:: EXERCISE ::
Your answer must be the lines of the entries below, exactly as written, from the first line through the line containing "export NUM_CORES = 2".

:: SUPPLIED ENTRIES ::

===== config.mk =====
export PLATFORM = sky130hd
export DESIGN_NAME = fdu_divide
export DESIGN_NICKNAME = d
export VERILOG_FILES = /design/src/fdu_pkg.sv /design/src/fdu_trial_pick.sv /design/src/fdu_divide.sv
export SDC_FILE = /design/constraint.sdc
export NUM_CORES = 2
export LEC_CHECK = 0
export ABC_AREA = 0
export ABC_CLOCK_PERIOD_IN_PS = 16700
export BUFFER_PORTS_ARGS = -buffer_cell sky130_fd_sc_hd__buf_2
export CAP_MARGIN = 0
export CORE_UTILIZATION = 45
export CTS_BUF_LIST = sky130_fd_sc_hd__clkbuf_16
export CTS_CLUSTER_DIAMETER = 50
export DETAILED_ROUTE_END_ITERATION = 8
export GPL_ROUTABILITY_DRIVEN = 0
export SLEW_MARGIN = 40
export SYNTH_ARGS = -nofsm -noshare
export SYNTH_HDL_FRONTEND = slang
export SYNTH_SLANG_ARGS = --single-unit

===== constraint.sdc =====
create_clock -name clk -period 16.7 [get_ports clk]
set_input_delay 3.34 -clock clk [delete_from_list [all_inputs] [get_ports clk]]
set_output_delay 3.34 -clock clk [all_outputs]
set_load 0.005 [all_outputs]

===== src/fdu_pkg.sv =====
// shared constants, state type and exponent helpers for the float divide unit
package fdu_pkg;

  localparam int WORD_W   = 60;
  localparam int COEF_W   = 48;
  localparam int EXPF_W   = 11;
  localparam int SIGN_BIT = 59;
  localparam int EXP_LSB  = 48;
  localparam int ITERS    = 24;
  localparam int PICKS    = ITERS + 1;
  localparam int QUO_W    = 2 * PICKS;
  localparam int REM_W    = COEF_W + 2;
  localparam int Q_TOP    = QUO_W - 1;
  localparam int Q_HIGH   = QUO_W - 2;

  // timing: clock period and quotient pick interval
  localparam int CLK_PERIOD_PS = 25000;
  localparam int PICK_NS       = 100;
  localparam int PICK_CYC      = (PICK_NS * 1000) / CLK_PERIOD_PS;

  // exponent constants (octal 60, 57, 1777, 3777)
  localparam logic [EXPF_W-1:0] EXP_SUB_BASE = 11'h030;
  localparam logic [EXPF_W-1:0] EXP_SUB_NORM = 11'h02F;
  localparam logic [EXPF_W-1:0] EXP_INDEF    = 11'h3FF;
  localparam logic [EXPF_W-1:0] EXP_INF      = 11'h7FF;
  localparam logic [EXPF_W-1:0] EXP_BIAS_FLIP = 11'h400;
  localparam logic signed [12:0] EXP_OFF_VAL = 13'sh0030;
  localparam logic signed [12:0] EXP_MAX_VAL = 13'sh03FE;
  localparam logic signed [12:0] EXP_MIN_VAL = -13'sh03FE;
  localparam logic [12:0] EXP_POS_BASE = 13'h0400;
  localparam logic [12:0] EXP_NEG_BASE = 13'h03FF;

  typedef enum logic [1:0] {FDU_IDLE, FDU_RUN, FDU_PACK, FDU_DONE} fdu_state_t;

  // one's complement subtract by a subtractive adder: a - b gives +0 when equal
  function automatic logic [EXPF_W-1:0] oc_sub(input logic [EXPF_W-1:0] a, input logic [EXPF_W-1:0] b);
    logic [EXPF_W:0]   s;
    logic [EXPF_W-1:0] t;
    s = {1'b0, ~a} + {1'b0, b};
    t = s[EXPF_W-1:0] + {{(EXPF_W-1){1'b0}}, s[EXPF_W]};
    return ~t;
  endfunction : oc_sub

  // signed value of a biased exponent field, used for range checks
  function automatic logic signed [12:0] exp_val(input logic [EXPF_W-1:0] e);
    logic [12:0] base;
    base = e[EXPF_W-1] ? EXP_POS_BASE : EXP_NEG_BASE;
    return $signed({2'b00, e} - base);
  endfunction : exp_val

endpackage : fdu_pkg


===== src/fdu_trial_pick.sv =====
// three parallel trial subtractions and the 2-bit quotient pick
`timescale 1ns/1ps
module fdu_trial_pick #(
  parameter int W = fdu_pkg::REM_W
) (
  input  wire logic [W-1:0] rem,
  input  wire logic [W-1:0] mul1,
  input  wire logic [W-1:0] mul2,
  input  wire logic [W-1:0] mul3,
  output logic      [1:0]   pick,
  output logic      [W-1:0] diff
);

  logic [W:0] s1;
  logic [W:0] s2;
  logic [W:0] s3;

  // the extra top bit stands in for the end-around borrow of each network
  assign s1 = {1'b0, rem} - {1'b0, mul1};
  assign s2 = {1'b0, rem} - {1'b0, mul2};
  assign s3 = {1'b0, rem} - {1'b0, mul3};

  always_comb
  begin
    pick = 2'h0;
    diff = rem;
    if (!s3[W])
    begin
      pick = 2'h3;
      diff = s3[W-1:0];
    end
    else if (!s2[W])
    begin
      pick = 2'h2;
      diff = s2[W-1:0];
    end
    else if (!s1[W])
    begin
      pick = 2'h1;
      diff = s1[W-1:0];
    end
  end

endmodule : fdu_trial_pick


===== src/fdu_divide.sv =====
// floating point divide unit: coefficient divider, exponent path and result packing
`timescale 1ns/1ps
module fdu_divide #(
  parameter int PICK_CYC = fdu_pkg::PICK_CYC
) (
  input  wire logic                        clk,
  input  wire logic                        sys_rst,
  input  wire logic                        go,
  input  wire logic                        round_mode,
  input  wire logic [fdu_pkg::WORD_W-1:0]  opnd_j,
  input  wire logic [fdu_pkg::WORD_W-1:0]  opnd_k,
  input  wire logic                        xmit,
  output logic                             busy,
  output logic                             done,
  output logic      [fdu_pkg::WORD_W-1:0]  result
);

  localparam int TW  = (PICK_CYC < 2) ? 1 : $clog2(PICK_CYC);
  localparam int LAT = PICK_CYC * fdu_pkg::PICKS + 2;
  localparam int CW  = fdu_pkg::COEF_W;
  localparam int RW  = fdu_pkg::REM_W;
  localparam int QW  = fdu_pkg::QUO_W;
  localparam int EW  = fdu_pkg::EXPF_W;

  // the spacing check counts in eight bits, so very long pick intervals are refused
  if (PICK_CYC < 2 || PICK_CYC > 200)
  begin : g_bad_pick
    $error("PICK_CYC must lie between 2 and 200");
  end

  fdu_pkg::fdu_state_t state_q, state_d;
  logic [TW-1:0]       tick_q, tick_d;
  logic [4:0]          pcnt_q, pcnt_d;
  logic [RW-1:0]       rem_q, rem_d;
  logic [RW-1:0]       m1_q, m1_d;
  logic [RW-1:0]       m2_q, m2_d;
  logic [RW-1:0]       m3_q, m3_d;
  logic [QW-1:0]       quo_q, quo_d;
  logic [EW-1:0]       e60_q, e60_d;
  logic [EW-1:0]       e57_q, e57_d;
  logic signed [12:0]  dval_q, dval_d;
  logic                sdiff_q, sdiff_d;
  logic                round_q, round_d;
  logic                norm_q, norm_d;
  logic [5:0]          flg_q, flg_d;
  logic [CW-1:0]       coefn_q, coefn_d;
  logic                spec_q, spec_d;
  logic                indef_q, indef_d;
  logic [fdu_pkg::WORD_W-1:0] res_q, res_d;
  logic [fdu_pkg::WORD_W-1:0] out_q, out_d;
  logic                done_q, done_d;

  // operand entry and start-of-divide arithmetic
  logic [fdu_pkg::WORD_W-1:0] jt;
  logic [fdu_pkg::WORD_W-1:0] kt;
  logic [EW-1:0]       ej;
  logic [EW-1:0]       ek;
  logic [EW-1:0]       ediff;
  logic                j_ind, j_inf, j_zero;
  logic                k_ind, k_inf, k_zero;

  assign jt = opnd_j[fdu_pkg::SIGN_BIT] ? ~opnd_j : opnd_j;
  assign kt = opnd_k[fdu_pkg::SIGN_BIT] ? ~opnd_k : opnd_k;
  assign ej = jt[fdu_pkg::EXP_LSB +: EW];
  assign ek = kt[fdu_pkg::EXP_LSB +: EW];
  // work on unbiased one's complement values by flipping the bias bit
  assign ediff = fdu_pkg::oc_sub(ej ^ fdu_pkg::EXP_BIAS_FLIP, ek ^ fdu_pkg::EXP_BIAS_FLIP);

  assign j_ind  = (ej == fdu_pkg::EXP_INDEF);
  assign j_inf  = (ej == fdu_pkg::EXP_INF);
  assign j_zero = (jt[CW-1:0] == '0);
  assign k_ind  = (ek == fdu_pkg::EXP_INDEF);
  assign k_inf  = (ek == fdu_pkg::EXP_INF);
  assign k_zero = (kt[CW-1:0] == '0);

  // quotient pick
  logic          pick_en;
  logic [1:0]    pick;
  logic [RW-1:0] tdiff;

  assign pick_en = (state_q == fdu_pkg::FDU_RUN) && (tick_q == TW'(PICK_CYC - 1));

  fdu_trial_pick #(
    .W (RW)
  ) fdu_trial_pick_i (
    .rem  (rem_q),
    .mul1 (m1_q),
    .mul2 (m2_q),
    .mul3 (m3_q),
    .pick (pick),
    .diff (tdiff)
  );

  // output stage
  logic               q48;
  logic [CW-1:0]      coef;
  logic [EW-1:0]      expn;
  logic signed [12:0] rval;
  logic               is_ind, is_inf, is_zero;
  logic [fdu_pkg::WORD_W-1:0] word;

  assign q48  = quo_q[fdu_pkg::Q_HIGH];
  assign coef = q48 ? quo_q[CW:1] : quo_q[CW-1:0];
  assign expn = q48 ? e57_q : e60_q;
  assign rval = dval_q - fdu_pkg::EXP_OFF_VAL + $signed({12'h000, q48});

  // flags: 5 j_ind, 4 j_inf, 3 j_zero, 2 k_ind, 1 k_inf, 0 k_zero
  assign is_ind  = flg_q[5] | flg_q[2] | (flg_q[4] & flg_q[1]) | (flg_q[3] & flg_q[0]);
  assign is_inf  = !is_ind && (flg_q[4] || flg_q[0] || (rval > fdu_pkg::EXP_MAX_VAL));
  assign is_zero = !is_ind && !is_inf && (flg_q[3] || flg_q[1] || (rval < fdu_pkg::EXP_MIN_VAL));

  // specials override after the sign complement, so they are always packed positive
  always_comb
  begin
    word = {1'b0, expn, coef};
    if (sdiff_q)
    begin
      word = ~word;
    end
    if (is_ind)
    begin
      word = {1'b0, fdu_pkg::EXP_INDEF, {CW{1'b0}}};
    end
    else if (is_inf)
    begin
      word = {1'b0, fdu_pkg::EXP_INF, {CW{1'b0}}};
    end
    else if (is_zero)
    begin
      word = '0;
    end
  end

  always_comb
  begin
    state_d = state_q;
    tick_d  = tick_q;
    pcnt_d  = pcnt_q;
    rem_d   = rem_q;
    m1_d    = m1_q;
    m2_d    = m2_q;
    m3_d    = m3_q;
    quo_d   = quo_q;
    e60_d   = e60_q;
    e57_d   = e57_q;
    dval_d  = dval_q;
    sdiff_d = sdiff_q;
    round_d = round_q;
    norm_d  = norm_q;
    flg_d   = flg_q;
    coefn_d = coefn_q;
    spec_d  = spec_q;
    indef_d = indef_q;
    res_d   = res_q;
    done_d  = 1'b0;
    // zero outside transmit lets several units share one result trunk
    out_d   = xmit ? res_q : '0;
    unique case (state_q)
      fdu_pkg::FDU_IDLE, fdu_pkg::FDU_DONE:
      begin
        if (go)
        begin
          state_d = fdu_pkg::FDU_RUN;
          tick_d  = '0;
          pcnt_d  = '0;
          quo_d   = '0;
          round_d = round_mode;
          rem_d   = {2'b00, jt[CW-1:1], jt[0] | round_mode};
          m1_d    = {2'b00, kt[CW-1:0]};
          m2_d    = {1'b0, kt[CW-1:0], 1'b0};
          m3_d    = {2'b00, kt[CW-1:0]} + {1'b0, kt[CW-1:0], 1'b0};
          e60_d   = fdu_pkg::oc_sub(ediff, fdu_pkg::EXP_SUB_BASE) ^ fdu_pkg::EXP_BIAS_FLIP;
          e57_d   = fdu_pkg::oc_sub(ediff, fdu_pkg::EXP_SUB_NORM) ^ fdu_pkg::EXP_BIAS_FLIP;
          dval_d  = fdu_pkg::exp_val(ej) - fdu_pkg::exp_val(ek);
          sdiff_d = opnd_j[fdu_pkg::SIGN_BIT] ^ opnd_k[fdu_pkg::SIGN_BIT];
          norm_d  = jt[CW-1] & kt[CW-1];
          flg_d   = {j_ind, j_inf, j_zero, k_ind, k_inf, k_zero};
        end
      end
      fdu_pkg::FDU_RUN:
      begin
        tick_d = tick_q + 1'b1;
        if (pick_en)
        begin
          // one clock drives both picks and shifts, so the catch-up stages are not needed
          tick_d = '0;
          quo_d  = {quo_q[QW-3:0], pick};
          // the remainder stays below the divisor, so its top two bits are always zero
          rem_d  = {tdiff[CW-1:0], 1'b0, round_q};
          pcnt_d = pcnt_q + 5'h01;
          if (pcnt_q == 5'(fdu_pkg::PICKS - 1))
          begin
            state_d = fdu_pkg::FDU_PACK;
          end
        end
      end
      fdu_pkg::FDU_PACK:
      begin
        res_d   = word;
        coefn_d = coef;
        spec_d  = is_ind | is_inf | is_zero;
        indef_d = is_ind;
        done_d  = 1'b1;
        state_d = fdu_pkg::FDU_DONE;
      end
    endcase
  end

  always_ff @(posedge clk or posedge sys_rst)
  begin
    if (sys_rst)
    begin
      state_q <= fdu_pkg::FDU_IDLE;
      tick_q  <= '0;
      pcnt_q  <= '0;
      rem_q   <= '0;
      m1_q    <= '0;
      m2_q    <= '0;
      m3_q    <= '0;
      quo_q   <= '0;
      e60_q   <= '0;
      e57_q   <= '0;
      dval_q  <= '0;
      sdiff_q <= 1'b0;
      round_q <= 1'b0;
      norm_q  <= 1'b0;
      flg_q   <= '0;
      coefn_q <= '0;
      spec_q  <= 1'b0;
      indef_q <= 1'b0;
      res_q   <= '0;
      out_q   <= '0;
      done_q  <= 1'b0;
    end
    else
    begin
      state_q <= state_d;
      tick_q  <= tick_d;
      pcnt_q  <= pcnt_d;
      rem_q   <= rem_d;
      m1_q    <= m1_d;
      m2_q    <= m2_d;
      m3_q    <= m3_d;
      quo_q   <= quo_d;
      e60_q   <= e60_d;
      e57_q   <= e57_d;
      dval_q  <= dval_d;
      sdiff_q <= sdiff_d;
      round_q <= round_d;
      norm_q  <= norm_d;
      flg_q   <= flg_d;
      coefn_q <= coefn_d;
      spec_q  <= spec_d;
      indef_q <= indef_d;
      res_q   <= res_d;
      out_q   <= out_d;
      done_q  <= done_d;
    end
  end

  assign busy   = (state_q == fdu_pkg::FDU_RUN) || (state_q == fdu_pkg::FDU_PACK);
  assign done   = done_q;
  assign result = out_q;

  logic start;
  assign start = go && !busy;

  // cycles since the last pick, for the spacing check below
  logic [7:0] gap_q, gap_d;

  always_comb
  begin
    gap_d = gap_q;
    if (pick_en)
    begin
      gap_d = 8'h01;
    end
    else if (gap_q != 8'hFF)
    begin
      gap_d = gap_q + 8'h01;
    end
  end

  always_ff @(posedge clk or posedge sys_rst)
  begin
    if (sys_rst)
    begin
      gap_q <= 8'hFF;
    end
    else
    begin
      gap_q <= gap_d;
    end
  end
endmodule : fdu_divide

:: ANSWER SPACE ::
===== config.mk =====
export PLATFORM = sky130hd
export DESIGN_NAME = fdu_divide
export DESIGN_NICKNAME = d
export VERILOG_FILES = /design/src/fdu_pkg.sv /design/src/fdu_trial_pick.sv /design/src/fdu_divide.sv
export SDC_FILE = /design/constraint.sdc
export NUM_CORES = 2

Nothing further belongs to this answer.